Collected data entries:
────────────────────────────────────────
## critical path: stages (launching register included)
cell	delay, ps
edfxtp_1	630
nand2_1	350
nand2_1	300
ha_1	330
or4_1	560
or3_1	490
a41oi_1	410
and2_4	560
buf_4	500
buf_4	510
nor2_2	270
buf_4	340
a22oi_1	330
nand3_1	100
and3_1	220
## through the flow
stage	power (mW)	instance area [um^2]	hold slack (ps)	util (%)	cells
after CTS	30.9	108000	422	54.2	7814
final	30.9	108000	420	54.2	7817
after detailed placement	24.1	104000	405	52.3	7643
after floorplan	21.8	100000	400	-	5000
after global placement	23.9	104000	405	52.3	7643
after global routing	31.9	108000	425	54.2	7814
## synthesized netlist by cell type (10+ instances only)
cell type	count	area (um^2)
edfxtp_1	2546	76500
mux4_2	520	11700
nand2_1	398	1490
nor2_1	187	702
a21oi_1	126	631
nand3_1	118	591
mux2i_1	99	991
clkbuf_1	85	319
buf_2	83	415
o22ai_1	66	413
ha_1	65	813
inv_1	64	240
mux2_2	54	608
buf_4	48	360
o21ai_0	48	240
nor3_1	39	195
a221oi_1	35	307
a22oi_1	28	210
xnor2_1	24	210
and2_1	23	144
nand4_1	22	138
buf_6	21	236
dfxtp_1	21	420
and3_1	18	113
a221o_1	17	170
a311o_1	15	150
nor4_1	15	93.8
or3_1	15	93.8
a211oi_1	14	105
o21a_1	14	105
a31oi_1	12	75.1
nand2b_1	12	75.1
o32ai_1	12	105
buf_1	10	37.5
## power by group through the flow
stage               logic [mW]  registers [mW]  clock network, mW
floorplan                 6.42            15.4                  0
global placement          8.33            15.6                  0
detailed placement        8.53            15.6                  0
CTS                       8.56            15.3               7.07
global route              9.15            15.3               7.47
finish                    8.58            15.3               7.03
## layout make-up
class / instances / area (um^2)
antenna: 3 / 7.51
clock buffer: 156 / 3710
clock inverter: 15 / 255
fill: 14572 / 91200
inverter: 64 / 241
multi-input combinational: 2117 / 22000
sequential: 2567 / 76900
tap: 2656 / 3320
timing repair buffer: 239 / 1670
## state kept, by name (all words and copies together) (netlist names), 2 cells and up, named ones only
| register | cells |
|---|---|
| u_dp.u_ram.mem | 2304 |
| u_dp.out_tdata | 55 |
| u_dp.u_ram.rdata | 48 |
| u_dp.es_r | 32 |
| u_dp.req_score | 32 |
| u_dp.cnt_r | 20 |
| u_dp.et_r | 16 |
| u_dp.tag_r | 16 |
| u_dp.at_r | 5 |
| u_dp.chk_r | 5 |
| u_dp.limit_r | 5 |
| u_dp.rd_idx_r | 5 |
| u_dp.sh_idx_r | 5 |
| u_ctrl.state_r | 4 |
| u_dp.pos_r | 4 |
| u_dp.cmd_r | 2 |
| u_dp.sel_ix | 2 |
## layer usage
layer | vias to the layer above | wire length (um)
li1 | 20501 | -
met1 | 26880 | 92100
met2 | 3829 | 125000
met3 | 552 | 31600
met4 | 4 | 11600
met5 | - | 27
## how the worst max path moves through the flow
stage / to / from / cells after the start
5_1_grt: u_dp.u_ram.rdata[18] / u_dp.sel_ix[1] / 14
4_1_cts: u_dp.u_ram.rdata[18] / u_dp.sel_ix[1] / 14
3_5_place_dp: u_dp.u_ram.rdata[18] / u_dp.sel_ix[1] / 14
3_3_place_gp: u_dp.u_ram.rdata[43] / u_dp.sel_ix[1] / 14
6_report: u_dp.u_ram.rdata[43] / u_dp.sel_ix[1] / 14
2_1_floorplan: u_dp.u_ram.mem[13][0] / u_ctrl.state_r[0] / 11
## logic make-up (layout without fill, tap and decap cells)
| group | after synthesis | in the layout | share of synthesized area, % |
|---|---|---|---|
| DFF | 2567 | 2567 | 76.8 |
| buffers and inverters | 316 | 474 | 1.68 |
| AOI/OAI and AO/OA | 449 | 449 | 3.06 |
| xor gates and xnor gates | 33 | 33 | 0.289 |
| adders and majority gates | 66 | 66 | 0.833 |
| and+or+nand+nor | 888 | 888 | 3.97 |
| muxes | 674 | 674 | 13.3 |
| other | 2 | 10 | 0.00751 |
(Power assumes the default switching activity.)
────────────────────────────────────────
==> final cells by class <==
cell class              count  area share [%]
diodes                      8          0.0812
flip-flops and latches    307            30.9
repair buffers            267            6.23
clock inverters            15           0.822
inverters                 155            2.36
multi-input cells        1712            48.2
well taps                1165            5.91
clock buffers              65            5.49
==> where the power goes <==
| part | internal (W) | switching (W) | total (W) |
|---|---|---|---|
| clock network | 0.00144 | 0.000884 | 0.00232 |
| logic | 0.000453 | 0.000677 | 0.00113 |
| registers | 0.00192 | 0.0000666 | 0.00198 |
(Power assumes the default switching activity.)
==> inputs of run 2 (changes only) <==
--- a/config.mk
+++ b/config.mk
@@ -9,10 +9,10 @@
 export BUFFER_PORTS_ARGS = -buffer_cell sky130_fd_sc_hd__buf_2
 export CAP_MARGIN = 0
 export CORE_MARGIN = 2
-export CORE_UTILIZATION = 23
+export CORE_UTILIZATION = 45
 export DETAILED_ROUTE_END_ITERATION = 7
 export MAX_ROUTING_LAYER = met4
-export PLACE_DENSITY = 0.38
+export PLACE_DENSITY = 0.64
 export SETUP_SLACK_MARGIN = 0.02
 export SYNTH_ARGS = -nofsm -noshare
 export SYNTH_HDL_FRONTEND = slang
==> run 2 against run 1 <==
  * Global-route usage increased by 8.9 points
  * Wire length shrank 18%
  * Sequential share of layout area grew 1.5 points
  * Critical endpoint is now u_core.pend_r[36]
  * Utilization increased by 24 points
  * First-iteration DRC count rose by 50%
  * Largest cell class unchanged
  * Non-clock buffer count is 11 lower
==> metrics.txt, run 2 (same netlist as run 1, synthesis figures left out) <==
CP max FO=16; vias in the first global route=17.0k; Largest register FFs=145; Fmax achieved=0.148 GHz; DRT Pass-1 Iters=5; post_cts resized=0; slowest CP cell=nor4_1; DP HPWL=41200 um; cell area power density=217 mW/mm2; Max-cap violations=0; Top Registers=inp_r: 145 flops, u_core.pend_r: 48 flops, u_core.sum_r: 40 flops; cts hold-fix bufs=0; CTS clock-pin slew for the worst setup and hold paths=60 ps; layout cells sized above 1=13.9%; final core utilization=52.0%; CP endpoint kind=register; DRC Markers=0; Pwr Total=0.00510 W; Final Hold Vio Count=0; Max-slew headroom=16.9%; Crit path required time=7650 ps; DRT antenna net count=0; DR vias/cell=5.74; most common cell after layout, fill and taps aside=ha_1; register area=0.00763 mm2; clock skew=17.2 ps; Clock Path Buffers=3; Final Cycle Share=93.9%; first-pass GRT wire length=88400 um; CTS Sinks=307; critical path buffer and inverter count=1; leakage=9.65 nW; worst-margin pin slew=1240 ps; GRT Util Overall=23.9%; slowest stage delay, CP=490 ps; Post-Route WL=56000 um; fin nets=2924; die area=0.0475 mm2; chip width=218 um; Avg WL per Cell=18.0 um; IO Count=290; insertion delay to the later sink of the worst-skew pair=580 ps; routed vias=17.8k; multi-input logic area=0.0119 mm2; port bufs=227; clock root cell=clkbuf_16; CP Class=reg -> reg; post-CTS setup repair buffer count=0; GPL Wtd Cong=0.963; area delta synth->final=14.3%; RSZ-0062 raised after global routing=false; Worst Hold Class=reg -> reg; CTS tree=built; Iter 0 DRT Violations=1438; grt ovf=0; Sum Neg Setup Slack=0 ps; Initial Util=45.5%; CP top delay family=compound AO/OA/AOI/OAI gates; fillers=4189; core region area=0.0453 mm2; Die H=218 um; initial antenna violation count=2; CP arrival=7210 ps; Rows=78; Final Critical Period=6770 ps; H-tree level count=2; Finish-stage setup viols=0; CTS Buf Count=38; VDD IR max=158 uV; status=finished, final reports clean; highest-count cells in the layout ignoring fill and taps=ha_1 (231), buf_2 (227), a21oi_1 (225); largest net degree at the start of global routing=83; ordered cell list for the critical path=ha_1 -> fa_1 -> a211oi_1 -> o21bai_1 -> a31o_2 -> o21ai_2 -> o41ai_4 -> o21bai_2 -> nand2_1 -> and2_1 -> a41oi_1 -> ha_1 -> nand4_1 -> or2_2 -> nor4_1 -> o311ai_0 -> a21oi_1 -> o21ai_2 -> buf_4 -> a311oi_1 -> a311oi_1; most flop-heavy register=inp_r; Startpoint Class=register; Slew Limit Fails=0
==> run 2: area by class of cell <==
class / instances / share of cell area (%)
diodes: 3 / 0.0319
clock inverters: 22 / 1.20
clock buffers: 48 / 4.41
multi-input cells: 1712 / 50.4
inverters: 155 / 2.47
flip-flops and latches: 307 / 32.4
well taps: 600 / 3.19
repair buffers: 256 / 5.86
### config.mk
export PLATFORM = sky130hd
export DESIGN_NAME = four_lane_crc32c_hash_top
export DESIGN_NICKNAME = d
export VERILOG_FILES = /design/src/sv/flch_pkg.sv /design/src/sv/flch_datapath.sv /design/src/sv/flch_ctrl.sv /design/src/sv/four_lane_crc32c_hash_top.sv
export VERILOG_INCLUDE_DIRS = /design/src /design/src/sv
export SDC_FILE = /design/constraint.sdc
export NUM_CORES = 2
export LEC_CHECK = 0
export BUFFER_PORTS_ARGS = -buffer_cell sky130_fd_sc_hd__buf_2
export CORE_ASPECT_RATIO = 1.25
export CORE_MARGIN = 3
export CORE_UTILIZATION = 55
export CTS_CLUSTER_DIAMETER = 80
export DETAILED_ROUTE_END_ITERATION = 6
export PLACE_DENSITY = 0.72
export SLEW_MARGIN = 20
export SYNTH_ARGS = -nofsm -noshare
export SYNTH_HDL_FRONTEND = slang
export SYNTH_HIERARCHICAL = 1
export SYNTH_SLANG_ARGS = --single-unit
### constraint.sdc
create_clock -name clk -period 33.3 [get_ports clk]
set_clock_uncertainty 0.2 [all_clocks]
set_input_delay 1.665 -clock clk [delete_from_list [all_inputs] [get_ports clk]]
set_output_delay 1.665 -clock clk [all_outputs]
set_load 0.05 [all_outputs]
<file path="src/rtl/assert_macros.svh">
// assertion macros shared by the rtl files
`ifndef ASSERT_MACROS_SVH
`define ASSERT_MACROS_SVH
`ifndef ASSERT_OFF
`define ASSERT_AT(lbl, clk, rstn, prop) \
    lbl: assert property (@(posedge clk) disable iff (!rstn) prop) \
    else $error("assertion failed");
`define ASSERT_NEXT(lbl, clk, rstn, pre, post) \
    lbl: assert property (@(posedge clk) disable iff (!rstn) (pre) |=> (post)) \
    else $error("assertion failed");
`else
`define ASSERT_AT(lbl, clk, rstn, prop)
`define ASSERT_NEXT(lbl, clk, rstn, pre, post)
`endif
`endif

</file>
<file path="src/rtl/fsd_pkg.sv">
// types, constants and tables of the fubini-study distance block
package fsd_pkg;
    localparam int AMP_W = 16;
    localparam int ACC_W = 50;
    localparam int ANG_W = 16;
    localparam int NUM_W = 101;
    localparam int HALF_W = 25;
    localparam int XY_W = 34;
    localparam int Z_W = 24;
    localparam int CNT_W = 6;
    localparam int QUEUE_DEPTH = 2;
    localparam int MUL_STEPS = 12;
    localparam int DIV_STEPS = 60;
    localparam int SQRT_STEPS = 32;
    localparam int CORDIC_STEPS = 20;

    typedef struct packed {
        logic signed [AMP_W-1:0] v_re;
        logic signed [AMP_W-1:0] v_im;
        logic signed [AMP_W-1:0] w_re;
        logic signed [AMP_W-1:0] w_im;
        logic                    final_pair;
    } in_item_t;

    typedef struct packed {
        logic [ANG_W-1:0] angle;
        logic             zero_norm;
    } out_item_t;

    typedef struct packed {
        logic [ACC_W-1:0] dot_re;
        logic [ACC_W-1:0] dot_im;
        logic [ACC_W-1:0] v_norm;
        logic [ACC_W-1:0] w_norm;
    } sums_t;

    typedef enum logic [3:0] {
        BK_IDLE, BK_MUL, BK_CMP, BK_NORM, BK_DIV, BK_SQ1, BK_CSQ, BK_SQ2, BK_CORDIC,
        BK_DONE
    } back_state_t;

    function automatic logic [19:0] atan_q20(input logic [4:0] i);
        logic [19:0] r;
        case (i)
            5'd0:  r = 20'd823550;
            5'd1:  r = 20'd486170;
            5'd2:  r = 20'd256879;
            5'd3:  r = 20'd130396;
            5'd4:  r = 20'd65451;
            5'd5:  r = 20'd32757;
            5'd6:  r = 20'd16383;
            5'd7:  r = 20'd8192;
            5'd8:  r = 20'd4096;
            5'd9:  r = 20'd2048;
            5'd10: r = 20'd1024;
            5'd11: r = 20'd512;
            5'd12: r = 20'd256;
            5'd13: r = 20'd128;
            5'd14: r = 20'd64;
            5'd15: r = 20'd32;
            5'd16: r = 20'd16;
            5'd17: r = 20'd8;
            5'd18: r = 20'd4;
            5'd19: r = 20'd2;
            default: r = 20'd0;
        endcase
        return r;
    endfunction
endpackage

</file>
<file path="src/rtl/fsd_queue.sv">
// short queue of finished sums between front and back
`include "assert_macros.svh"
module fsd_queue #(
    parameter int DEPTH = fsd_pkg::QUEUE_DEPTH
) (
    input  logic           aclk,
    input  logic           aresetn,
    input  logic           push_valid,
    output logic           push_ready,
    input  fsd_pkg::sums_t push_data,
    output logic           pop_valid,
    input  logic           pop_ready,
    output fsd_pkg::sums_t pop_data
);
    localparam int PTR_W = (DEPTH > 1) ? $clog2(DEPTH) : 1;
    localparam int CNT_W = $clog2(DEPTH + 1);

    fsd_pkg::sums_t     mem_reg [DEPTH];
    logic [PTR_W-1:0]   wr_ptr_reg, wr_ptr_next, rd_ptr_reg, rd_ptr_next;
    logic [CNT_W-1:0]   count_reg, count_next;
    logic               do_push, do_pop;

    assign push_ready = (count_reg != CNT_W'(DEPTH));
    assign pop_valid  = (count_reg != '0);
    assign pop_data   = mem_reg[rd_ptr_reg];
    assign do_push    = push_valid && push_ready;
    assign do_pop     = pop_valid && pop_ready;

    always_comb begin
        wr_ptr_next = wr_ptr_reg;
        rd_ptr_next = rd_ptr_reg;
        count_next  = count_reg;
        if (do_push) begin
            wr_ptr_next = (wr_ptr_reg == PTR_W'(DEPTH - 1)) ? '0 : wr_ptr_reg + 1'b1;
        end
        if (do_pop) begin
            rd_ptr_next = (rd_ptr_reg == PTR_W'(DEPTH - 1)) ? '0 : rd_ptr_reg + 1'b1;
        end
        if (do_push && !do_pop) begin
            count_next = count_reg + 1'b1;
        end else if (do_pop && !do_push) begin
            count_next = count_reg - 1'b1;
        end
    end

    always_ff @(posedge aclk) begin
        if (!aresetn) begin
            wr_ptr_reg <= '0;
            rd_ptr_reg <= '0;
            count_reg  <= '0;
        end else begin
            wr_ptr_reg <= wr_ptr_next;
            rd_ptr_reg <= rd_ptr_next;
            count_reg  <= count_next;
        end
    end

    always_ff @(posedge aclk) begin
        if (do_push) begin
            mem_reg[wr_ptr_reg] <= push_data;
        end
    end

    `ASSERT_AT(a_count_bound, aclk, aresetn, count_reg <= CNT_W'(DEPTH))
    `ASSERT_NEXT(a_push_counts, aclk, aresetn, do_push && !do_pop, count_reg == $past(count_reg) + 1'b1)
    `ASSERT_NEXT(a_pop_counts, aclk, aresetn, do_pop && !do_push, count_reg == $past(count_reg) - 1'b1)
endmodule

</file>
────────────────────────────────────────
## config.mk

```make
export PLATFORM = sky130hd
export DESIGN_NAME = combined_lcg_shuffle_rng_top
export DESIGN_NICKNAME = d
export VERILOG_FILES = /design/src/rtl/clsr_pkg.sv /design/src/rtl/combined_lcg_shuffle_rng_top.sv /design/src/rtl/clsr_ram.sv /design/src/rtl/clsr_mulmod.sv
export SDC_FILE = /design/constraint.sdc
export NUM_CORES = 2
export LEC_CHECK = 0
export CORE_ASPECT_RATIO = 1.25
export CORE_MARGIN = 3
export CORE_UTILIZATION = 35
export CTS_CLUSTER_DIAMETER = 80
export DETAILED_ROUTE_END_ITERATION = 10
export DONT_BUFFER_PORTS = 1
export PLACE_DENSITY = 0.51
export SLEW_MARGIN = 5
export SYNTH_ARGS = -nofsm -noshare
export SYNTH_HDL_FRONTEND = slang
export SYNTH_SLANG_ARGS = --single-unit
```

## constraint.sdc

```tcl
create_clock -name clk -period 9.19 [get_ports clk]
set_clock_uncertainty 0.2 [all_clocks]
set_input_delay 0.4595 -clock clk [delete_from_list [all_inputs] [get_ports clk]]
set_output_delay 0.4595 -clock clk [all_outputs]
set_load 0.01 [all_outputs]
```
────────────────────────────────────────
For the word "instances", say how many lines of the records above contain it. Reply with the number alone.

# FINAL ANSWER
3